Canadian Tax Lawyers Pan Investment Fund Tax Proposals

  •  Legislative proposals would expose investment limited partnerships to VAT
  •  Changes would apply complex financial institution rules to partnerships

By Peter Menyasz 

Investment limited partnerships would face increased exposure to Canada’s value-added taxes under proposed legislative and regulatory changes announced by the federal government.

Partnerships commonly used by businesses as investment vehicles, and often involving foreign investors, would be exposed to the complicated value-added tax rules that apply to financial institutions, tax lawyers say.

The draft legislation and regulatory amendments follow a July 2016 discussion paper which proposed extending to investment limited partnerships the special rules in the Excise Tax Act that determine how value-added tax is allocated among the provinces where the partnerships operate, the federal Finance Department said Sept. 8.

The proposals also include relief from paying the federal goods and services tax and the harmonized sales tax, which applies in provinces that combine their provincial sales tax with the GST, for partnerships with non-resident investors if certain conditions are met, the department said in a statement.

The draft legislative and regulatory proposals—in separate documents for GST/HST changes and income tax changes—are open for comment until Oct. 10.

The draft changes extend to the partnerships the “onerous” selected listed financial institutions (SLFI) rules in the Excise Tax Act, which currently apply a complex formula called the special attribution method (SAM) to allocate GST/HST among a financial institution’s operations in various provinces, Toronto tax lawyer Bobby Solhi said Sept. 11.

Many industries and businesses use limited partnerships as investment vehicles, whether through private mortgage pools, real estate development, or technology ventures to hold shares or intellectual property, so the proposed changes could have “very broad” application, Solhi, a partner with TaxChambers LLP, told Bloomberg BNA.

“If this has not been done already, it would be prudent for organizations structured as limited partnerships to review their arrangement to determine whether they may now be subject to SLFI rules,” he said.

Permanent Establishment

Another proposal would deem an investment limited partnership to have a permanent establishment in any province where a unit-holder lives or where the partnership can sell or distribute units, Solhi said. That means non-resident unit-holders would be deemed residents of a non-harmonized sales tax province in applying the SAM formula, he said.

However, a partnership could elect to be excluded from the provisions so only Canadian residents would be affected, he said. And the Department of Finance has proposed a new HST rebate for investment plans with non-resident investors, he said.

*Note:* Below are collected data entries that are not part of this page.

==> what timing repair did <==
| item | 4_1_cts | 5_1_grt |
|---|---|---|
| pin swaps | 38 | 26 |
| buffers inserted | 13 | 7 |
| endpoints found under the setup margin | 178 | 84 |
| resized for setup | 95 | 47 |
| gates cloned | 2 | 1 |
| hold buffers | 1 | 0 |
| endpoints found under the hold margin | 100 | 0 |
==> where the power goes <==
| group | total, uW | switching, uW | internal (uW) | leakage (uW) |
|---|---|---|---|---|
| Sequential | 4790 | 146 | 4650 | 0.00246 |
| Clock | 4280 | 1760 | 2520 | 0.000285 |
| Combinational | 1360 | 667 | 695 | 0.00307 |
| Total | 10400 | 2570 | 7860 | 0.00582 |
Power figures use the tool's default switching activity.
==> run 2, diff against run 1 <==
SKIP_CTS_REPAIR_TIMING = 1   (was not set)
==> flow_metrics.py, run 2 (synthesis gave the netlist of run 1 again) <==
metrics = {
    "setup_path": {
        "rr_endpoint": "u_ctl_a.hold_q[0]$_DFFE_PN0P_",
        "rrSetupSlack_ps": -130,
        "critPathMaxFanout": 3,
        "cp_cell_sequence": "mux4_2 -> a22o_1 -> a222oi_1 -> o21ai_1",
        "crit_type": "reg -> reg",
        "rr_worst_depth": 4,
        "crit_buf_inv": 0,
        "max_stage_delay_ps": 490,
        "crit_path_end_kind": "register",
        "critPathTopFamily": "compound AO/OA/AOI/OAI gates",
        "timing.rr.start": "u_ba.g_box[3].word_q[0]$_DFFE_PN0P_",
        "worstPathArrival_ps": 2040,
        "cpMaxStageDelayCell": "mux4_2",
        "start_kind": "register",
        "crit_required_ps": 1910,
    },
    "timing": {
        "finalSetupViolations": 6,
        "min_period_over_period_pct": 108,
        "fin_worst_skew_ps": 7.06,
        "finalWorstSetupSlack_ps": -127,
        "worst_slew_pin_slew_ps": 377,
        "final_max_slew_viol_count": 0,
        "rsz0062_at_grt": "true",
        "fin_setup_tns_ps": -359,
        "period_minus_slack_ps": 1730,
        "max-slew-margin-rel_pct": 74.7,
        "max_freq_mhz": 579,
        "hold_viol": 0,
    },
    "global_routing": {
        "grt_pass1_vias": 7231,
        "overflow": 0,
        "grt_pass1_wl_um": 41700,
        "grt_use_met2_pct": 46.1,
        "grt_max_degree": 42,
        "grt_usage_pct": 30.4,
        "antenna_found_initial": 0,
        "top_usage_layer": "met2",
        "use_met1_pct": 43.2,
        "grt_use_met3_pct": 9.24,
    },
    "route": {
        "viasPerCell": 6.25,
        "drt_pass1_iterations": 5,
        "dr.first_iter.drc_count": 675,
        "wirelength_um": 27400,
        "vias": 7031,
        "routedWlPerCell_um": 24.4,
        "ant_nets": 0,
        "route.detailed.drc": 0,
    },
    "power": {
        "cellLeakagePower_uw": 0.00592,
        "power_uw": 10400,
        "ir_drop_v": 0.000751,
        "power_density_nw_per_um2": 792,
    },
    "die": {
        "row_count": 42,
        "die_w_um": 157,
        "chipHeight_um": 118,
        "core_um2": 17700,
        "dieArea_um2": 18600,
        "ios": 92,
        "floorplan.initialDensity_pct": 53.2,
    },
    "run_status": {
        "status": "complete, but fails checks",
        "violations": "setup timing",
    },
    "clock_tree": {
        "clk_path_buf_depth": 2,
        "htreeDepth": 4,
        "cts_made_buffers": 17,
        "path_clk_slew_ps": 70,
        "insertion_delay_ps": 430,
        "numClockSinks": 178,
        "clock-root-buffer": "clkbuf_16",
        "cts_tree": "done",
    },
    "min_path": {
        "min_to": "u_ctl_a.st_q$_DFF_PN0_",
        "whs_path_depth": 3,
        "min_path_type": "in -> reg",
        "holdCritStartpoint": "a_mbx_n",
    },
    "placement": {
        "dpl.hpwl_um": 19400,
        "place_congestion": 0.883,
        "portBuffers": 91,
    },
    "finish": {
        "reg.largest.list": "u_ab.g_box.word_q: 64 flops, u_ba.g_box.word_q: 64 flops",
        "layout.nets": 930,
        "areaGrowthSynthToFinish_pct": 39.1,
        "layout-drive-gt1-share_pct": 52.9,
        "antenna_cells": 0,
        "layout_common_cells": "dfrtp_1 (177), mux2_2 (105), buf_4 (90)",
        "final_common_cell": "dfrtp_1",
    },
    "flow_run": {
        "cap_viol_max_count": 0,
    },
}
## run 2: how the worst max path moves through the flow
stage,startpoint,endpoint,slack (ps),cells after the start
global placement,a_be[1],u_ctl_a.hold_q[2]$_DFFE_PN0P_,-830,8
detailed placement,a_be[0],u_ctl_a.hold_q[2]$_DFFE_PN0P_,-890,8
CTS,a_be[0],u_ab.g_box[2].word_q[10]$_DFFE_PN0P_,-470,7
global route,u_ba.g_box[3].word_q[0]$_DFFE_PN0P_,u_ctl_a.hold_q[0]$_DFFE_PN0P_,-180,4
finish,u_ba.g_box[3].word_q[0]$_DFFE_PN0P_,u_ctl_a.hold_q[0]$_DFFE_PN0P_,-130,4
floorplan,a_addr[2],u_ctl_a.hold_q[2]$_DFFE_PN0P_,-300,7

If 95 percent or more of the unit-holders of an investment plan, including an investment limited partnership, are non-resident unit-holders, the plan is deemed to be a non-resident for GST/HST purposes in that year, which makes it eligible for zero rating, he said.

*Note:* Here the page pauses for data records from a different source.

[src/rtl/serial_dac_pkg.sv]
package serial_dac_pkg;

  typedef enum logic {
    VAR_UNIPOLAR = 1'b0,
    VAR_BIPOLAR  = 1'b1
  } dac_variant_e;

  // serial pins after sampling, one bit each
  typedef struct packed {
    logic cs_n;
    logic sclk;
    logic din;
  } spi_pins_t;

  localparam spi_pins_t PINS_IDLE = '{cs_n: 1'b1, sclk: 1'b0, din: 1'b0};

endpackage

[src/rtl/sdac_sync.sv]
module sdac_sync #(
  parameter int              W       = 3,
  parameter int              STAGES  = 2,
  parameter logic [W-1:0]    RST_VAL = '0
) (
  input  logic         clk_i,
  input  logic         rst_ni,
  input  logic [W-1:0] d_i,
  output logic [W-1:0] q_o
);

  logic [W-1:0] stg_q [STAGES];

  always_ff @(posedge clk_i or negedge rst_ni) begin
    if (!rst_ni) begin
      for (int i = 0; i < STAGES; i++) stg_q[i] <= RST_VAL;
    end else begin
      stg_q[0] <= d_i;
      for (int i = 1; i < STAGES; i++) stg_q[i] <= stg_q[i-1];
    end
  end

  assign q_o = stg_q[STAGES-1];

endmodule

[src/rtl/sdac_shifter.sv]
module sdac_shifter #(
  parameter int DATA_W  = 14,
  parameter int FRAME_W = 16,
  parameter int CNT_W   = 5
) (
  input  logic              clk_i,
  input  logic              arst_ni,
  input  logic              start_i,
  input  logic              sample_i,
  input  logic              din_i,
  output logic [DATA_W-1:0] word_o,
  output logic [CNT_W-1:0]  cnt_o
);

  localparam logic [CNT_W-1:0] CNT_MAX = {CNT_W{1'b1}};

  logic [FRAME_W-1:0] sr_q;
  logic [CNT_W-1:0]   cnt_q;

  always_ff @(posedge clk_i or negedge arst_ni) begin
    if (!arst_ni) begin
      sr_q  <= '0;
      cnt_q <= '0;
    end else if (start_i) begin
      cnt_q <= '0;
    end else if (sample_i) begin
      sr_q <= {sr_q[FRAME_W-2:0], din_i};
      // saturate so overlong frames never wrap back to a valid count
      if (cnt_q != CNT_MAX) cnt_q <= cnt_q + 1'b1;
    end
  end

  assign word_o = sr_q[FRAME_W-1 -: DATA_W];
  assign cnt_o  = cnt_q;

endmodule

[src/rtl/sdac_latch.sv]
module sdac_latch #(
  parameter int                 DATA_W   = 14,
  parameter int                 FRAME_W  = 16,
  parameter int                 CNT_W    = 5,
  parameter logic [DATA_W-1:0]  RST_CODE = '0
) (
  input  logic              clk_i,
  input  logic              arst_ni,
  input  logic              xfer_i,
  input  logic [DATA_W-1:0] word_i,
  input  logic [CNT_W-1:0]  cnt_i,
  output logic [DATA_W-1:0] code_o,
  output logic              upd_o,
  output logic              err_o
);

  localparam logic [CNT_W-1:0] CNT_FULL = CNT_W'(FRAME_W);

  logic [DATA_W-1:0] code_q;
  logic              upd_q;
  logic              err_q;

  always_ff @(posedge clk_i or negedge arst_ni) begin
    if (!arst_ni) begin
      code_q <= RST_CODE;
      upd_q  <= 1'b0;
      err_q  <= 1'b0;
    end else begin
      upd_q <= 1'b0;
      err_q <= 1'b0;
      if (xfer_i) begin
        if (cnt_i == CNT_FULL) begin
          code_q <= word_i;
          upd_q  <= 1'b1;
        end else begin
          err_q  <= 1'b1;
        end
      end
    end
  end

  assign code_o = code_q;
  assign upd_o  = upd_q;
  assign err_o  = err_q;

endmodule

[src/rtl/serial_dac_front.sv]
module serial_dac_front
  import serial_dac_pkg::*;
#(
  parameter int           DATA_W      = 14,
  parameter int           SUB_W       = 2,
  parameter int           SYNC_STAGES = 2,
  parameter dac_variant_e VARIANT     = VAR_UNIPOLAR
) (
  input  logic              clk_i,
  input  logic              rst_ni,
  input  logic              clr_ni,
  input  logic              cs_ni,
  input  logic              sclk_i,
  input  logic              din_i,
  output logic [DATA_W-1:0] code_o,
  output logic              upd_o,
  output logic              err_o
);

  localparam int FRAME_W = DATA_W + SUB_W;
  localparam int CNT_W   = $clog2(FRAME_W + 1);
  localparam int PIN_W   = $bits(spi_pins_t);
  localparam logic [DATA_W-1:0] RST_CODE =
    (VARIANT == VAR_BIPOLAR) ? {1'b1, {(DATA_W-1){1'b0}}} : '0;

  spi_pins_t         pins_raw, pins_s;
  logic [PIN_W-1:0]  pins_sync;
  logic              cs_prev_q, sclk_prev_q;
  logic              cs_rise, cs_fall, sclk_rise, sample;
  logic              arst_n;
  logic [DATA_W-1:0] word;
  logic [CNT_W-1:0]  shift_cnt;

  // clear acts like a reset on the frame path and the held code
  assign arst_n = rst_ni & clr_ni;

  assign pins_raw = '{cs_n: cs_ni, sclk: sclk_i, din: din_i};

  sdac_sync #(
    .W       (PIN_W),
    .STAGES  (SYNC_STAGES),
    .RST_VAL (PINS_IDLE)
  ) u_sync (
    .clk_i  (clk_i),
    .rst_ni (rst_ni),
    .d_i    (pins_raw),
    .q_o    (pins_sync)
  );

  assign pins_s = spi_pins_t'(pins_sync);

  always_ff @(posedge clk_i or negedge rst_ni) begin
    if (!rst_ni) begin
      cs_prev_q   <= 1'b1;
      sclk_prev_q <= 1'b0;
    end else begin
      cs_prev_q   <= pins_s.cs_n;
      sclk_prev_q <= pins_s.sclk;
    end
  end

  assign cs_rise   =  pins_s.cs_n & ~cs_prev_q;
  assign cs_fall   = ~pins_s.cs_n &  cs_prev_q;
  assign sclk_rise =  pins_s.sclk & ~sclk_prev_q;
  assign sample    =  sclk_rise & ~pins_s.cs_n;

  sdac_shifter #(
    .DATA_W  (DATA_W),
    .FRAME_W (FRAME_W),
    .CNT_W   (CNT_W)
  ) u_shift (
    .clk_i    (clk_i),
    .arst_ni  (arst_n),
    .start_i  (cs_fall),
    .sample_i (sample),
    .din_i    (pins_s.din),
    .word_o   (word),
    .cnt_o    (shift_cnt)
  );

  sdac_latch #(
    .DATA_W   (DATA_W),
    .FRAME_W  (FRAME_W),
    .CNT_W    (CNT_W),
    .RST_CODE (RST_CODE)
  ) u_latch (
    .clk_i   (clk_i),
    .arst_ni (arst_n),
    .xfer_i  (cs_rise),
    .word_i  (word),
    .cnt_i   (shift_cnt),
    .code_o  (code_o),
    .upd_o   (upd_o),
    .err_o   (err_o)
  );

endmodule

[config.mk]
export PLATFORM = sky130hd
export DESIGN_NAME = serial_dac_front
export DESIGN_NICKNAME = d
export VERILOG_FILES = /design/src/rtl/serial_dac_pkg.sv /design/src/rtl/sdac_sync.sv /design/src/rtl/sdac_shifter.sv /design/src/rtl/sdac_latch.sv /design/src/rtl/serial_dac_front.sv
export SDC_FILE = /design/constraint.sdc
export NUM_CORES = 1
export LEC_CHECK = 0
export BUFFER_PORTS_ARGS = -buffer_cell sky130_fd_sc_hd__buf_2
export CORE_MARGIN = 2
export CORE_UTILIZATION = 45
export DETAILED_ROUTE_END_ITERATION = 12
export GPL_TIMING_DRIVEN = 0
export SYNTH_ARGS = -nofsm -noshare
export SYNTH_HDL_FRONTEND = slang
export SYNTH_SLANG_ARGS = --single-unit
[constraint.sdc]
create_clock -name clk_i -period 3 [get_ports clk_i]
set_clock_uncertainty 0.15 [all_clocks]
set_input_delay 0 -clock clk_i [delete_from_list [all_inputs] [get_ports clk_i]]
set_output_delay 0 -clock clk_i [all_outputs]
set_load 0.005 [all_outputs]
[Yosys cells after proc, flatten, opt, wreduce, memory -nomap -nowiden]
Cells that the tools add are included.
Word-level totals
  bits in registers: 45
  bits of input ports: 6
  output and inout bits: 16
  word-level logic and storage cells: 33
Cells by class
  add/sub/neg operators: 1
  eq/ne operators: 2
  mux-type cells: 7
  bitwise logic cells: 9
  reduce and logical (&&, ||, !) cells: 5
Operators with widths (number)
  5-bit two-way mux: 3
  2-bit AND reduction: 3
  5-bit by 1-bit adder with 5-bit output, second input constant: 1
  1-bit bitwise AND: 5
  5-bit equality test, second input constant: 1
  5-bit != test, second input constant: 1
  1-bit two-way mux: 4
  1-bit inverter: 4
  2-bit nonzero test: 2

[Depth between registers and ports, before layout]
Gate-level depths: netlist (run 1).
  depth in word-level cells: 5
  gate-level depth with buffers: 6
  depth with buffers taken out: 6

[Modules after synthesis]
A second synthesis (run 1) with hierarchy kept.
Unflattened totals
  cell total of the unflattened synthesis: 123
  area total of the unflattened synthesis: 1924.3 sq um
Modules (own cells, without submodules)
  sdac_shifter: times used 1, cells each 72, area an instance 1011.0 sq um, sequential area each 525.5 sq um
  sdac_latch: times used 1, cells each 36, area an instance 653.1 sq um, sequential area each 400.4 sq um
  sdac_sync: times used 1, cells each 9, area an instance 175.2 sq um, sequential area each 152.6 sq um
  serial_dac_front: times used 1, cells each 6, area an instance 85.1 sq um, sequential area each 51.3 sq um

[Least setup slack after synthesis (run 1)]
No wires, ideal clock.
  path kind: register -> register
  start: register u_shift.cnt_q[0] (netlist: u_shift.cnt_o[0])
  end: register u_shift.cnt_q[3] (netlist: u_shift.cnt_o[3])
  library setup time: 0.125 ns
  data arrival time: 1.826 ns
  data required time: 2.725 ns
  setup slack: 0.899 ns
  cell stages (with the launch flop): 7
  path buffers: 0
  clock period less this slack: 2.101 ns
  cells stage by stage: dfrtp_1 -> ha_1 -> and3_2 -> ha_1 -> nor4b_4 -> nand4_1 -> mux2_2
Between the ends
  cells in the longest elaborated chain, start to end: 4
  elaborated cells between the ends (all ways): 7
  those cells by class: add/sub: 1; eq/ne: 1; mux: 3; reduce/logical: 2
Ends and longest elaborated chain
  start, declared: line sdac_shifter.sv:18  | logic [CNT_W-1:0] cnt_q;
  start signal, assigned: line sdac_shifter.sv:29  | if (cnt_q != CNT_MAX) cnt_q <= cnt_q + 1'b1;
  5-bit by 1-bit adder with 5-bit output: line sdac_shifter.sv:29
  5-bit two-way mux: line sdac_shifter.sv:29
  5-bit two-way mux: line sdac_shifter.sv:26  | end else if (sample_i) begin
  5-bit two-way mux: line sdac_shifter.sv:24  | end else if (start_i) begin
Parallel ways exist; a longest one is shown, timed or not. The select of a mux whose other input is x is not followed.
A chain may end at the register's enable or synchronous reset.

[Worst setup path in the final report (run 1)]
Same ends and word-level chain as after synthesis.

==> results.rst, run 1 <==
.. list-table::
   :header-rows: 1

   * - Metric
     - Value
   * - Instance count on the critical path
     - 6
   * - Buffers on Ports
     - 21
   * - Source of the worst register-to-register timing path
     - u_shift.cnt_o[0]
   * - Final count of pins violating max slew
     - 0
   * - Post-cts resize count
     - 0
   * - Number of buffers added to fix hold violations after cts
     - 6
   * - Number of vias in the routed layout
     - 907
   * - Required time at the worst-slack endpoint
     - 3.02 ns
   * - Synthesized-area fraction occupied by ao, oa, aoi and oai cells
     - 0.939%
   * - Netlist area before placement
     - 1730 sq um
   * - Slew at the pin closest to its max-slew limit
     - 0.843 ns
   * - Clock slew at the register clock pins of the worst setup and hold paths
     - 0.08 ns
   * - Cell count of the worst reg-to-reg path
     - 6
   * - Worst path slowest cell
     - sky130_fd_sc_hd__nor4b_4
   * - Max Cap Violations
     - 0
   * - Switching share of power
     - 20.1%
   * - Total routing usage reported by global routing
     - 13.6%
   * - Number of setup buffers added after CTS
     - 0
   * - Number of standard cells after synthesis
     - 105
   * - CP endpoint
     - u_shift.cnt_o[3]
   * - Via count of the first global-routing pass
     - 997
   * - Cell Chain, Critical Path
     - ha_1 > and3_2 > ha_1 > nor4b_4 > nand4_1 > mux2_2
   * - Worst slew margin relative to its limit
     - 43.8%
   * - Maximum level of the CTS H-tree
     - 2
   * - Average via count per standard cell
     - 4.82
   * - Fraction of layout cells with a size suffix above 1
     - 50.7%
   * - Root cell of the clock tree
     - sky130_fd_sc_hd__clkbuf_8
   * - Die height
     - 66.0 microns
   * - Area growth from synthesis to final layout
     - 19.8%
   * - GP Congestion
     - 0.754
   * - Initial antenna violation count
     - 0
   * - Initial DRT Pass Iterations
     - 2
   * - CP endpoint kind
     - flip-flop
   * - Setup WS post-layout
     - 0.734 ns
   * - Buffers and inverters on the worst path
     - 0
   * - Worst setup timing slack at the placement stage
     - 0.740 ns
   * - Width of the chip
     - 66.0 microns
   * - Net Sw Power
     - 240 uW
   * - Violation count after the first detailed-route iteration
     - 41
   * - Total Negative Setup Slacks
     - 0 ns
   * - Highest achievable clock rate
     - 0.441 GHz
   * - Post-synthesis xor/xnor area fraction
     - 0.506%
   * - Antenna cell count
     - 0
   * - Min-Delay Path Class
     - primary input to async pin
   * - Unrepaired setup endpoints after global routing
     - no
   * - Final Hold Violating Endpoints
     - 0
   * - Starting utilization of the core area
     - 46.9%
   * - Design internal power
     - 955 uW
   * - Leakage
     - 0.00108 uW
   * - Worst reg2reg endpoint
     - u_shift.cnt_o[3]
   * - Highest metal layer with signal wires
     - met4
   * - Most prevalent standard cell on the critical path
     - sky130_fd_sc_hd__ha_1
   * - Net count of the mapped netlist
     - 114
   * - Maximum buffer depth of the clock tree
     - 2
   * - TritonCTS sink count
     - 45
   * - Area enclosed by the die boundary
     - 4360 sq um
   * - Post-synthesis register bit count
     - 45
   * - Synth top area cells
     - sky130_fd_sc_hd__dfrtp_1 (61%), sky130_fd_sc_hd__mux2_2 (20%), sky130_fd_sc_hd__dfstp_2 (4.6%)
   * - Share of synthesized cell area in and, or, nand and nor gates
     - 7.51%
   * - Combinational group share of total power
     - 5.9%
   * - Max IR drop VDD
     - 0.000503 V
   * - Count of flip-flops with a built-in enable after synthesis
     - 0
   * - Total routed wirelength
     - 2.47 mm
   * - Clock latency of the later-clocked register in the worst-skew pair
     - 0.29 ns
   * - Critical path startpoint
     - u_shift.cnt_o[0]
   * - Highest fanout seen on the critical path
     - 6
   * - Minimum hold slack
     - 0.0815 ns
   * - Type of origin of the critical path
     - flip-flop
   * - Grt ovf
     - 0
   * - CTS tree
     - yes
   * - Largest family of logic cells by synthesized area
     - multiplexers
   * - Setup Viol. Count Final
     - 0
   * - DRC Markers
     - 0
   * - Cell accounting for the most synthesized area
     - sky130_fd_sc_hd__dfrtp_1
   * - I/O pin count
     - 22
   * - Leading cell types in the layout, fill and taps excluded
     - sky130_fd_sc_hd__dfrtp_1 (42), sky130_fd_sc_hd__mux2_2 (31), sky130_fd_sc_hd__buf_2 (21), sky130_fd_sc_hd__clkbuf_8 (7), sky130_fd_sc_hd__dlygate4sd3_1 (6)
   * - Outcome
     - finished clean
   * - Mux share of post-synthesis cell area
     - 21.3%
   * - Fraction of the cycle the final worst path needs
     - 75.5%
   * - Antenna viol nets, final
     - 0
   * - Critical path type
     - flip-flop to flip-flop
   * - Arrival time at the worst endpoint
     - 2.29 ns
   * - Proportion of register bits with asynchronous set or reset after synthesis
     - 100%
   * - Power density of the placed cells
     - 576 nW/um^2
   * - Inserted Clock Buffers
     - 5
   * - Avg Cell Area, Syn
     - 16.5 sq um
   * - Count of filler cells inserted in the layout
     - 310
   * - Core area
     - 3690 sq um
   * - Wire length per cell after detailed routing
     - 13.1 microns
   * - Final Critical Period
     - 2.27 ns
   * - Rows
     - 22
   * - Total number of yosys warnings
     - 0
   * - Global-route wire length before repair
     - 4.33 mm
   * - Seq/Total Area, Yosys
     - 65.2%
   * - Most common cell after layout, fill and taps aside
     - sky130_fd_sc_hd__dfrtp_1
   * - Post-synth cell types
     - 20
   * - Area share of fa/ha/maj cells after synthesis
     - 2.17%
   * - Portion of total power attributed to sequential cells
     - 56.0%
   * - Wire length the detailed router placed on met1
     - 1.07 mm
   * - Setup slack of the most critical reg-to-reg path
     - 0.73 ns
   * - Largest incremental delay on the critical path
     - 0.51 ns
   * - Critical path's top delay family
     - simple AND/OR/NAND/NOR gates
   * - Pin count of the biggest net entering global routing
     - 38
   * - Post-layout net count
     - 148
   * - Fraction of post-synthesis cell area in the top cell type by area
     - 60.7%
   * - Clock network power share
     - 38.1%
   * - Half-perimeter wire length after placement
     - 1.67 mm
   * - Primary flip-flop cell chosen by synthesis mapping
     - sky130_fd_sc_hd__dfrtp_1
   * - Detailed route wirelength on metal3
     - 114 microns
   * - Total length of routed met2 wires
     - 1.23 mm
-- worst register-to-register path, cell delays in order (launching register included) --
cell and delay [ns]:
sky130_fd_sc_hd__dfrtp_1 0.42, sky130_fd_sc_hd__ha_1 0.24, sky130_fd_sc_hd__and3_2 0.18, sky130_fd_sc_hd__ha_1 0.21, sky130_fd_sc_hd__nor4b_4 0.51, sky130_fd_sc_hd__nand4_1 0.17
sky130_fd_sc_hd__mux2_2 0.29
-- registers in the layout, indices dropped and copies added (netlist names) --
| register | flops |
|---|---|
| sclk_prev_q | 1 |
| u_shift.sr_q | 16 |
| u_latch.upd_o | 1 |
| cs_prev_q | 1 |
| u_latch.code_o | 14 |
| u_latch.err_o | 1 |
| u_sync.q_o | 3 |
| u_sync.stg_q | 3 |
| u_shift.cnt_o | 5 |
-- worst min path at each step --
stage	cells after the start	slack, ns	from	end
floorplan	0	-0.45	rst_ni	sclk_prev_q
global placement	1	-0.30	rst_ni	u_sync.stg_q[4]
detailed placement	1	-0.29	rst_ni	u_sync.stg_q[3]
CTS	2	0.06	rst_ni	u_sync.stg_q[5]
global route	2	0.09	rst_ni	u_sync.stg_q[5]
finish	2	0.08	rst_ni	u_sync.stg_q[5]
-- through the flow --
step           power, uW  instances  cell area [sq um]  util, %
2_1_floorplan        724        105               1730        -
3_3_place_gp         741        174               1900     51.4
3_5_place_dp         748        174               1900     51.5
4_1_cts             1220        188               2070     56.2
5_1_grt             1250        188               2070     56.2
6_report            1190        188               2070     56.2
-- routing by layer --
metal,up-vias,GRT usage [%]
met5,-,0
met4,0,5.36
met3,5,5.11
met2,19,22.7
met1,454,15.8
li1,429,-
-- Yosys cell counts (2+ instances only) --
library cell / count
sky130_fd_sc_hd__nor2_1: 5
sky130_fd_sc_hd__ha_1: 3
sky130_fd_sc_hd__nor2b_1: 2
sky130_fd_sc_hd__dfstp_2: 3
sky130_fd_sc_hd__mux2i_1: 2
sky130_fd_sc_hd__nor4b_4: 2
sky130_fd_sc_hd__dfrtp_1: 42
sky130_fd_sc_hd__mux2_2: 31
sky130_fd_sc_hd__inv_1: 4
-- layout make-up --
type                            instances  area (sq um)  share of cell area (%)
Inverter                                4          15.0                   0.724
Buffer                                  2          25.0                    1.21
Sequential cell                        45          1130                    54.5
Tap cell                               48          60.1                    2.90
Multi-Input combinational cell         54           563                    27.1
Clock inverter                          1          30.0                    1.45
Timing Repair Buffer                   27           165                    7.96
Clock buffer                            7          86.3                    4.16
-- cells by family (layout without fill, tap and decap cells) --
| group | Yosys count | after routing |
|---|---|---|
| AO/OA/AOI/OAI | 2 | 2 |
| AND/OR/NAND/NOR | 15 | 15 |
| buffers and inverters | 6 | 41 |
| flip-flops | 45 | 45 |
| multiplexers | 33 | 33 |
| XOR/XNOR | 1 | 1 |
| adder cells (fa/ha/maj) | 3 | 3 |
-- power by group through the flow --
| stage | logic, uW | clock network [uW] | registers (uW) |
|---|---|---|---|
| 2_1_floorplan | 49.9 | 0 | 674 |
| 3_3_place_gp | 61.5 | 0 | 680 |
| 3_5_place_dp | 66.3 | 0 | 682 |
| 4_1_cts | 72.3 | 477 | 670 |
| 5_1_grt | 78.5 | 497 | 676 |
| 6_report | 69.9 | 456 | 669 |
Power figures use the tool's default switching activity.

“There will be a clear advantage in some cases to creating a separate series of limited partnership units for Canadian residents and one services for non-residents. Many funds already have separate series for investors in HST and non-HST provinces,” he said.


Other GST/HST-related changes in the draft legislation include changes to rules for pension plans and amendments to modernize the drop shipment rules.

The federal goods and services tax, implemented through the Excise Tax Act and its regulations, applies to most purchases of goods and services. Businesses that collect the tax are then able to recover a portion of it based on the GST they pay on goods and services they purchase.

Financial institutions are specifically exempt from the GST, so they aren’t required to collect the tax on the services they provide to businesses or individuals. But that also means they aren’t entitled to recover the GST they pay on goods and services purchased in providing financial services.

Proposals Include Income Tax Changes

The draft legislation also includes income tax changes first announced in the government’s budget for fiscal year 2017-18, including:

  •  changes to the tax treatment of clean energy generation equipment and exploration expenses for oil and gas discovery wells;
  •  reclassification of expenses related to flow-through shares;
  •  extension of base erosion rules to foreign branches of life insurers;
  •  anti-avoidance rules for registered plans;
  •  tax treatment of investment fund mergers;
  •  timing of recognition of gains and losses on derivatives; and
  •  phasing in of the proposal to allow billed-based accounting.

“GST/HST on Investment Limited Partnerships in Canada”.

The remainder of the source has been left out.